I'm trying to understand the Java memory model and threads. As fas has I understand, each thread has a local copy of the "main" memory. So if one thread tries to change an int
variable, for example, of some object, it caches the int
variable and if it changes it, other thread might not see the change. But what if threads cache some object instead of int? What threads cache it in this case? If a thread caches a reference to an object any change to the state of the object are not visible to other threads? Why?
Thank you in advance
CPU have different level caches L1, L2, L3. Every CPU (and also /may CPU Core) has own cache. This caches store minimal set of main memory (RAM) for performance.
_______________ ______________
| CPU 1 | | CPU 2 |
| _________ | | _________ |
| | Level 1 | | | | Level 1 | |
| | Cache | | | | Cache | |
| | | | | | | |
| |_________| | | |_________| |
|_______________| |______________|
| | | |
| | | |
_|_|______________|_|__
| |
| MAIN MEMORY |
|_______________________|
Time Command CPU 1 (Cache) CPU 2 (Cache) Main Memory
------- ---------- ---------------- -------------- -------------
1 --- --- --- x = 10
2 Read x (on cpu1) x = 10 --- x = 10
3 Write x <--20 (on cpu1) x = 20 --- x = 10
4 Read x (on cpu2) x = 20 x = 10 x = 10
5 put cache to Main mem x = 20 x = 10 x = 20
For example, Above execution order, x value is wrong on CPU2. x value already changed by CPU1.
If x variable is defined as volatile, all write operation reflect to main memory instantly.
A thread doesn't have a local copy of memory. Part of the memory the thread reads/writes could be from a cache, instead of main memory. Caches do not need to be in sync with each other, or in sync with main memory. So this is where you can observe inconsistencies.
So if one thread tries to change a int variable for example of some object it caches the int variable and if it changes it other thread might not see the change.
That is correct. The Java Memory model is defined in happens before rules, e.g. there is a happens before rule between a volatile write of field x and a volatile read of field x. So when a write is done, a subsequent read will see the value written.
Without such a happens before relation, all bets are off (also instruction reordering can make life complicated when there is no happens before rule).
If thread caches a reference to an object any change to the state of the object are also not visible to other threads? Why?
It could be visible.. it could also not be visible. Without a happens before rule, all bets are of. The reason why is that otherwise a lot of optimizations like hardware tricks to speed things up, or compiler tricks would not be allowed. And of course, always keeping memory in sync with the cache, would reduce performance.
CPUs have multiple caches. It is these hardware caches which might have inconsistent copies of the data. The reason they might be inconsistent is that keeping everything consistent can slow down your code by a factor of 10 and ruin any benefit you get from having multiple threads. To get decent performance you need to be selectively consistent. The Java Memory Model describes when it will ensure the data is consistent, but in the simplest case it doesn't.

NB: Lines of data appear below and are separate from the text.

===== src/rtl/pwm_pkg.sv =====
// Shared types and defaults for the PWM H-bridge motor driver.
// Drive-state encoding plus default counter width and dead-time length.
package pwm_pkg;

    typedef enum logic [1:0] {
        COAST,
        FWD,
        REV,
        BRAKE
    } drive_state_t;

    localparam int CNT_W_DEF    = 8;
    localparam int DEADTIME_DEF = 4;

endpackage


===== src/rtl/pwm_motor_main_if.sv =====
// Control/drive bundle between register logic and the motor PWM block.
// master = control side, slave = PWM generator.
interface pwm_motor_main_if
    import pwm_pkg::*;
#(
    parameter int CNT_W = CNT_W_DEF
);

    logic             pwm_out;
    logic             direction;
    logic             motorbrake;
    logic [CNT_W-1:0] period;
    logic [CNT_W-1:0] duty_cycle;
    logic             motor_direction1;
    logic             motor_direction2;

    modport master (
        output pwm_out,
        output direction,
        output motorbrake,
        output period,
        output duty_cycle,
        input  motor_direction1,
        input  motor_direction2
    );

    modport slave (
        input  pwm_out,
        input  direction,
        input  motorbrake,
        input  period,
        input  duty_cycle,
        output motor_direction1,
        output motor_direction2
    );

endinterface


===== src/rtl/pwm_counter.sv =====
// Free-running PWM counter with shadowed period/duty.
// Settings are adopted only at a period wrap, so duty edits are glitch-free.
module pwm_counter
    import pwm_pkg::*;
#(
    parameter int CNT_W = CNT_W_DEF
) (
    input  logic             clk,
    input  logic             rst,
    input  logic [CNT_W-1:0] period,
    input  logic [CNT_W-1:0] duty_cycle,
    output logic             pwm_raw
);

    logic [CNT_W-1:0] cnt_q, cnt_d;
    logic [CNT_W-1:0] per_q, per_d;
    logic [CNT_W-1:0] duty_q, duty_d;
    logic             per_zero;
    logic             wrap;

    // Period boundary detection; a zero period parks the counter at 0
    // and keeps sampling new settings every cycle.
    always_comb begin
        per_zero = (per_q == '0);
        wrap     = !per_zero && (cnt_q == per_q - CNT_W'(1));
        pwm_raw  = !per_zero && (cnt_q < duty_q);
    end

    // Next counter value and shadow reload at the wrap.
    always_comb begin
        cnt_d  = cnt_q + CNT_W'(1);
        per_d  = per_q;
        duty_d = duty_q;
        if (wrap || per_zero) begin
            cnt_d  = '0;
            per_d  = period;
            duty_d = duty_cycle;
        end
    end

    // Counter and shadow registers.
    always_ff @(posedge clk or posedge rst) begin
        if (rst) begin
            cnt_q  <= '0;
            per_q  <= '0;
            duty_q <= '0;
        end else begin
            cnt_q  <= cnt_d;
            per_q  <= per_d;
            duty_q <= duty_d;
        end
    end

endmodule


===== src/rtl/pwm_motor_main.sv =====
// H-bridge leg driver: drive-state decode and registered leg outputs.
// Define PWM_DEADTIME_EN to blank both legs on a direction reversal.
module pwm_motor_main
    import pwm_pkg::*;
#(
    parameter int CNT_W = CNT_W_DEF
`ifdef PWM_DEADTIME_EN
    ,
    parameter int DEADTIME = DEADTIME_DEF
`endif
) (
    input  logic              clk,
    input  logic              rst,
    pwm_motor_main_if.slave   bus
);

    drive_state_t state;
    logic         pwm_raw;
    logic         dt_hold;
    logic         md1_q, md1_d;
    logic         md2_q, md2_d;

    pwm_counter #(
        .CNT_W (CNT_W)
    ) u_counter (
        .clk        (clk),
        .rst        (rst),
        .period     (bus.period),
        .duty_cycle (bus.duty_cycle),
        .pwm_raw    (pwm_raw)
    );

    // Drive-state priority: brake, then coast, then direction.
    always_comb begin
        state = REV;
        if (bus.motorbrake) begin
            state = BRAKE;
        end else if (!bus.pwm_out) begin
            state = COAST;
        end else if (bus.direction) begin
            state = FWD;
        end
    end

`ifdef PWM_DEADTIME_EN
    localparam int DT_W = $clog2(DEADTIME + 1);

    logic [DT_W-1:0] dt_q, dt_d;
    logic            dir_q, dir_d;

    // Dead-time window: a reversal while driving blanks both legs;
    // a further reversal inside the window restarts it.
    always_comb begin
        dir_d   = bus.direction;
        dt_d    = dt_q;
        dt_hold = 1'b0;
        if (dt_q != '0) begin
            dt_d    = dt_q - DT_W'(1);
            dt_hold = 1'b1;
        end
        if ((state == FWD || state == REV) && (bus.direction != dir_q)) begin
            dt_d    = DT_W'(DEADTIME - 1);
            dt_hold = 1'b1;
        end
    end

    // Dead-time counter and last-seen direction.
    always_ff @(posedge clk or posedge rst) begin
        if (rst) begin
            dt_q  <= '0;
            dir_q <= 1'b0;
        end else begin
            dt_q  <= dt_d;
            dir_q <= dir_d;
        end
    end
`else
    assign dt_hold = 1'b0;
`endif

    // Leg drive per state; only brake ever raises both legs.
    always_comb begin
        md1_d = 1'b0;
        md2_d = 1'b0;
        unique case (state)
            BRAKE: begin
                md1_d = 1'b1;
                md2_d = 1'b1;
            end
            FWD:   md1_d = pwm_raw && !dt_hold;
            REV:   md2_d = pwm_raw && !dt_hold;
            COAST: ;
        endcase
    end

    // Registered leg outputs, cleared asynchronously on reset.
    always_ff @(posedge clk or posedge rst) begin
        if (rst) begin
            md1_q <= 1'b0;
            md2_q <= 1'b0;
        end else begin
            md1_q <= md1_d;
            md2_q <= md2_d;
        end
    end

    assign bus.motor_direction1 = md1_q;
    assign bus.motor_direction2 = md2_q;

endmodule


===== src/flat_wrapper.sv =====
// flat-port wrapper written by rule: the top's interface ports become plain ports
module pwm_motor_main_flat import pwm_pkg::*;
#(
    parameter int CNT_W = CNT_W_DEF

)
  (clk, rst, bus_pwm_out, bus_direction, bus_motorbrake, bus_period, bus_duty_cycle, bus_motor_direction1, bus_motor_direction2);
  pwm_motor_main_if #(.CNT_W(CNT_W)) bus_i ();
  input  logic clk;
  input  logic rst;
  input wire logic [$bits(bus_i.pwm_out)-1:0] bus_pwm_out;
  input wire logic [$bits(bus_i.direction)-1:0] bus_direction;
  input wire logic [$bits(bus_i.motorbrake)-1:0] bus_motorbrake;
  input wire logic [$bits(bus_i.period)-1:0] bus_period;
  input wire logic [$bits(bus_i.duty_cycle)-1:0] bus_duty_cycle;
  output wire logic [$bits(bus_i.motor_direction1)-1:0] bus_motor_direction1;
  output wire logic [$bits(bus_i.motor_direction2)-1:0] bus_motor_direction2;
  assign bus_i.pwm_out = bus_pwm_out;
  assign bus_i.direction = bus_direction;
  assign bus_i.motorbrake = bus_motorbrake;
  assign bus_i.period = bus_period;
  assign bus_i.duty_cycle = bus_duty_cycle;
  assign bus_motor_direction1 = bus_i.motor_direction1;
  assign bus_motor_direction2 = bus_i.motor_direction2;
  pwm_motor_main #(.CNT_W(CNT_W)) u_core (.clk(clk), .rst(rst), .bus(bus_i));
endmodule

===== config.mk =====
export PLATFORM = sky130hd
export DESIGN_NAME = pwm_motor_main_flat
export DESIGN_NICKNAME = d
export VERILOG_FILES = /design/src/rtl/pwm_pkg.sv /design/src/rtl/pwm_motor_main_if.sv /design/src/rtl/pwm_counter.sv /design/src/rtl/pwm_motor_main.sv /design/src/flat_wrapper.sv
export SDC_FILE = /design/constraint.sdc
export NUM_CORES = 1
export LEC_CHECK = 0
export BUFFER_PORTS_ARGS = -buffer_cell sky130_fd_sc_hd__buf_2
export CAP_MARGIN = 20
export CORE_ASPECT_RATIO = 0.6
export CORE_MARGIN = 3
export CORE_UTILIZATION = 40
export CTS_CLUSTER_DIAMETER = 80
export CTS_CLUSTER_SIZE = 25
export DETAILED_ROUTE_END_ITERATION = 7
export SYNTH_ARGS = -nofsm -noshare
export SYNTH_HDL_FRONTEND = slang
export SYNTH_HIERARCHICAL = 1
export SYNTH_SLANG_ARGS = --single-unit

===== constraint.sdc =====
create_clock -name clk -period 1.8 [get_ports clk]
set_clock_uncertainty 0.05 [all_clocks]
set_input_delay 0.09 -clock clk [delete_from_list [all_inputs] [get_ports clk]]
set_output_delay 0.09 -clock clk [all_outputs]
set_load 0.02 [all_outputs]

; ---- Word-level counts from Yosys, hierarchy flattened
; Cells that the tools add are included.
[word_totals]
ram_bits = 0
mem_bits_ro = 0
reg_bits = 26
input_bits = 21
latchBits = 0
out_inout_bits = 2
n_memories = 0
word_cells = 23
[classes]
mux = 6
eq_ne = 4
n_reduce_logical = 5
n_shift = 0
order_cmp = 1
n_mul = 0
div_mod_pow = 0
bitwise = 0
addsub = 2
[ops]
columns = cell, n
row1 = adder 8 x 1 -> 8 bit (second input constant), 1
row2 = == test 8 bit, 1
row3 = logical NOT 8 bit, 1
row4 = less-than comparator 8 bit, 1
row5 = 2-to-1 mux 8 bit, 1
row6 = subtractor 8 x 1 -> 8 bit (second input constant), 1
row7 = 2-to-1 mux 2 bit, 3
row8 = == test 2 bit (second input constant), 2
row9 = case mux 1 bit (2 select lines), 2
row10 = == test 2 x 1 -> 1 bit (second input constant), 1
row11 = logical AND 1 bit, 2
row12 = logical NOT 1 bit, 1
row13 = logical OR 1 bit, 1

; ---- Logic depth before layout (Yosys ltp)
[depth]
depth_word = 5
depth_mapped = 8
mapped_depth_nobuf = 8

; ---- Hierarchy
; Netlist, hierarchy kept.
[modules_own_cells]
columns = module, area_each_um2, n_inst, seq_area_each_um2, cells_per_inst
row1 = pwm_counter, 1540.2, 1, 600.6, 154
row2 = pwm_motor_main, 73.8, 1, 50.0, 6

; ---- Worst setup path after synthesis
; Ideal clock, no wire load.
[synth_timing]
path_type = reg-to-reg
startpoint = register u_core.u_counter.per_q[0]
endpoint = register u_core.u_counter.per_q[2]
t_arrival_ns = 1.770
slack_ns = -0.160
n_path_buf = 1
required_time_ns = 1.610
path_stages_with_launch = 8
synth_period_minus_slack_ns = 1.960
setup_time_ns = 0.140
cell_sequence = dfrtp_1 inv_1 ha_1 nand2_1 o41ai_1 o2111a_2 buf_4 o22ai_1
[synth_between]
elab_chain_len = 4
elab_cells_between_ends = 6
classes_between = add/sub: 1 / eq/ne: 1 / reduce/logical: 4
[synth_rtl]
columns = item, line_no
row1 = from (decl), pwm_counter.sv:16  ; logic [CNT_W-1:0] per_q, per_d;
row2 = from (signal assigned), pwm_counter.sv:49  ; per_q <= per_d;
row3 = subtractor 8 x 1 -> 8 bit or logical NOT 8 bit (tied branches), "pwm_counter.sv:25, pwm_counter.sv:24"
row4 = == test 8 bit or logical NOT 1 bit (tied branches), pwm_counter.sv:25  ; wrap = !per_zero && (cnt_q == per_q - CNT_W'(1));
row5 = logical AND 1 bit, pwm_counter.sv:25
row6 = logical OR 1 bit (*), pwm_counter.sv:34  ; if (wrap || per_zero) begin
; Every way passes the cells marked *; elsewhere a longest branch is shown, timed or not.
; A chain may end at the register's enable or synchronous reset.

; ---- Final worst setup path
[layout_timing]
startpoint = register u_core.u_counter.per_q[0]
endpoint = register u_core.u_counter.duty_q[7]
[layout_between]
elab_chain_len = 4
elab_cells_between_ends = 6
classes_between = add/sub: 1 / eq/ne: 1 / reduce/logical: 4
[layout_rtl]
columns = item, line_no
row1 = subtractor 8 x 1 -> 8 bit or logical NOT 8 bit (tied branches), "pwm_counter.sv:25, pwm_counter.sv:24"
row2 = == test 8 bit or logical NOT 1 bit (tied branches), pwm_counter.sv:25
row3 = logical AND 1 bit, pwm_counter.sv:25
row4 = logical OR 1 bit (*), pwm_counter.sv:34
row5 = to (signal assigned), pwm_counter.sv:50  ; duty_q <= duty_d;
row6 = to (decl), pwm_counter.sv:17  ; logic [CNT_W-1:0] duty_q, duty_d;
; Marks and branches as above.

==> impl_metrics.toml <==
[critical_path]
cp-endpoint = "u_core/u_counter/duty_q[7]"
slowest_stage = "dfrtp_1"
worst-path-buf-inv = 2
rrSetupSlack_ns = -0.15
worst_r2r_path_depth = 8
crit_arrival_ns = 2.08
cpLargestDelayFamily = "compound AO/OA/AOI/OAI gates"
r2r_end = "u_core/u_counter/duty_q[7]"
startpoint = "u_core/u_counter/per_q[0]"
crit_cells = 8
reg2reg_from = "u_core/u_counter/per_q[0]"
required_ns = 1.94
end_kind = "flop"
crit_type = "reg2reg"
crit_fanout = 18
crit_chain = "inv_2 -> ha_4 -> and3_4 -> o221ai_4 -> o41ai_4 -> o2111a_2 -> buf_12 -> o32ai_2"
crit_path_max_incr_delay_ns = 0.42
start_kind = "flop"

[finish]
postLayoutCoreUtil_pct = 59.99
nFillCells = 304
stdcell_count = 263
final_cell_mix = "buf_4 (33), dfrtp_1 (25), buf_2 (22)"
mostFrequentLayoutCell = "buf_4"
final_nets = 248
seqCellArea_um2 = 651.9
drive_above_1_share_pct = 43.06
syn_to_final_growth_pct = 39.92
diodes = 0
multi_input_comb_area_um2 = 994.7

[yosys]
synth_top_area_share_pct = 40.31
synth_cells = 160
ys_warn_count = 6
synth_seq_cells = 26
synth.net_count = 190
yosysUniqueCellTypes = 40
ys_seq_area_share_pct = 40.31
synth_area_um2 = 1614
ys_async_sr_fraction_pct = 100.0
synthFlopType = "dfrtp_1"
synth.avg_cell_area_um2 = 10.09
ys_top_cells_by_area = "dfrtp_1 (40%), ha_1 (7.0%), o32ai_2 (5.0%)"
yosys.area.top_type = "dfrtp_1"
synth_edf_count = 0

[timing]
fin_crit_sh_pct = 108.2
slew_headroom_pct = 77.96
rsz0062_at_grt = "yes"
setup_violations = 24
max_freq_mhz = 513.7
slew_viol_final = 0
worst_slew_pin_slew_ns = 0.3290
period_minus_slack_ns = 1.947
hold_violations = 0
setup_slack_ns = -0.1468

[pwr]
p_per_area_nw_per_um2 = 433.3
leakage_nw = 1.110
irDropWorstVdd_mv = 0.3508

[clocking]
clkTransAtPathRegs_ns = 0.09
clock_latency_ns = 0.28
cts_buffers = 3
cts_tree = "done"
root_buffer = "clkbuf_8"
cts.sink_count = 26
htree_levels = 1
cts_buffer_depth = 2

[floorplanning]
die_w_um = 88.01
ios = 23
die_h_um = 55.21
start_util_pct = 42.87
rows = 17
dieArea_um2 = 4858
core_area_um2 = 3765

[global_route]
met3_usage_pct = 7.154
first_global_vias = 1583
met2_usage_pct = 31.01
grt.busiest_layer = "met2"
gr-usage-met1_pct = 28.52
overflow = 0
grt_max_degree = 25
grt_usage_pct = 20.46
antenna_found_initial = 0
grt_pass1_wl_mm = 7.776

[place]
place_inst = 247
gp_congestion = 0.8268
hpwl_mm = 3.293
port_buffers = 22
pre_cts_slack_ns = -0.1313

[route]
vias = 1482
finalWirelength_mm = 4.647
drtIter0Drc = 103
drc = 0
antenna_left = 0
vias_per_cell = 5.635
drtPass1Iterations = 4
wl_per_cell_um = 17.67

[status]
outcome = "finished with violations"
violations = "setup timing"

[min_path]
min_path_type = "in2reg"

[job]
drv_cap = 0
==> layer usage <==
metal	share of wire [%]	routed length, um
met5	0	0
met4	1.2	55
met3	7.1	328
met2	46	2124
met1	46	2139
==> flip-flops by register name, summed over array words and instances (netlist names) <==
signal                       flops
u_core/u_counter/cnt_q           8
u_core/u_counter/duty_q          8
u_core/u_counter/per_q           8
u_core/bus.motor_direction1      1
u_core/bus.motor_direction2      1
==> worst register-to-register path, stage by stage (launching register included) <==
cell	delay, ns
dfrtp_1	0.42
inv_2	0.07
ha_4	0.19
and3_4	0.18
o221ai_4	0.21
o41ai_4	0.12
o2111a_2	0.19
buf_12	0.16
o32ai_2	0.26
==> timing repair <==
item / 4_1_cts / 5_1_grt
setup buffers: 9 / 1
hold buffers: 3 / 0
setup endpoints to repair: 25 / 26
pin swaps: 8 / 9
gates resized for setup: 8 / 10
hold endpoints to repair: 28 / 0
==> power breakdown <==
part	switching (mW)	internal (mW)	total (mW)
registers	0.000839	0.586	0.587
clock network	0.189	0.151	0.340
logic	0.0260	0.0256	0.0516
total	0.216	0.762	0.979
==> cell families after synthesis <==
logic type               synth area share [%]
AO/OA/AOI/OAI                           23.88
XOR/XNOR                                8.683
adder cells (fa/ha/maj)                 6.977
buffers and inverters                   6.899
flip-flops                              40.31
AND/OR/NAND/NOR                         13.26
==> cell usage after synthesis, drive strengths merged, types with 2 or more instances <==
master and number:
ha 9, and3 4, xor2 7, o21bai 2
nor3b 2, inv 17, a21o 3, clkbuf 3
dfrtp 26, nand3 7, o2111ai 2, o32ai 9
nand2 5, nor3 11, o22ai 7, o21ai 16
xnor2 9, buf 5, nand2b 2
==> cell type report <==
type,count,share of cell area [%]
clock buffer,3,1.828
inverter,17,2.825
multi-input combinational,109,44.04
sequential,26,28.86
tap,47,2.604
timing repair buffer,61,19.83
==> through the flow <==
| step | instance area (um2) | total power, mW | TNS [ns] | hold slack (ns) |
|---|---|---|---|---|
| 2_1_floorplan | 1649 | 0.6147 | -0.1693 | -0.2188 |
| 3_3_place_gp | 1999 | 0.6427 | -0.2692 | -0.1051 |
| 3_5_place_dp | 1999 | 0.6447 | -1.434 | -0.09731 |
| 4_1_cts | 2192 | 0.9847 | -1.510 | 0.009208 |
| 5_1_grt | 2258 | 1.019 | -4.589 | 0.01546 |
| 6_report | 2258 | 0.9786 | -2.576 | 0.02793 |
==> worst min path at each step <==
stage	from	slack [ns]	end	cells past startpoint
5_1_grt	bus_pwm_out	0.02	u_core/bus.motor_direction1	2
6_report	bus_period[4]	0.03	u_core/u_counter/per_q[4]	3
2_1_floorplan	rst	-0.22	u_core/bus.motor_direction1	1
4_1_cts	bus_pwm_out	0.009	u_core/bus.motor_direction2	3
3_5_place_dp	rst	-0.1	u_core/bus.motor_direction2	2
3_3_place_gp	rst	-0.11	u_core/bus.motor_direction1	2
(Power assumes the default switching activity.)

Note: this is not just a CPU issue. A field which doesn't have to consistent between threads can be inlined in the code. This can mean that if one thread changes the value another thread might NEVER see this change as it has been burnt into the code.
"Before you can write decent multi-threaded code, however, you really need to study more on the complexities and subtleties of multi-threaded code.
When it comes to threads, very little is guaranteed.
Can you imagine the havoc that can occur when two different threads have access to a single instance of a class, an both threads invoke methods on that object... and those methods modify the state of the object? ... it's too scary to even visualize.", from Sun Certified Programmer for Java 6, chapter 9: Threads.
My friend,
In Java, threads doesn't cache any object or variable, they just have a reference to an instance of an object. Talking about thread cache memory is more like talking about operative systems threads... Java works in the same way in all OS, no matter how threads are managed internally, which differs very much depending on the different OS's.
Look a this code:
AccountDanger r = new AccountDanger();
Thread one = new Thread(r):
Thread two = new Thread(r);
As you can see, in this case threads have access to the same instance: r. Then, you will have synchronization problems, for sure... it doesn't matters if we talk about native or object members, threads one and two will have access to all members of r (if they are accessible via scope or setters/getters) and they will read directly the values from r instance. This is for sure even if you don't notice it, which is sometimes really hard.
I recommend you reading about java scopes and java synchronization, if you want to code multi-threaded applications.
Regards,
Each Thread does not have a local copy of memory. If a variable is visible (because of its scope) to more than one thread, every thread will see the same value.
However, multi-threaded programs need to be very careful about sharing variables (memory) because it is very easy to introduce race conditions if you are not careful.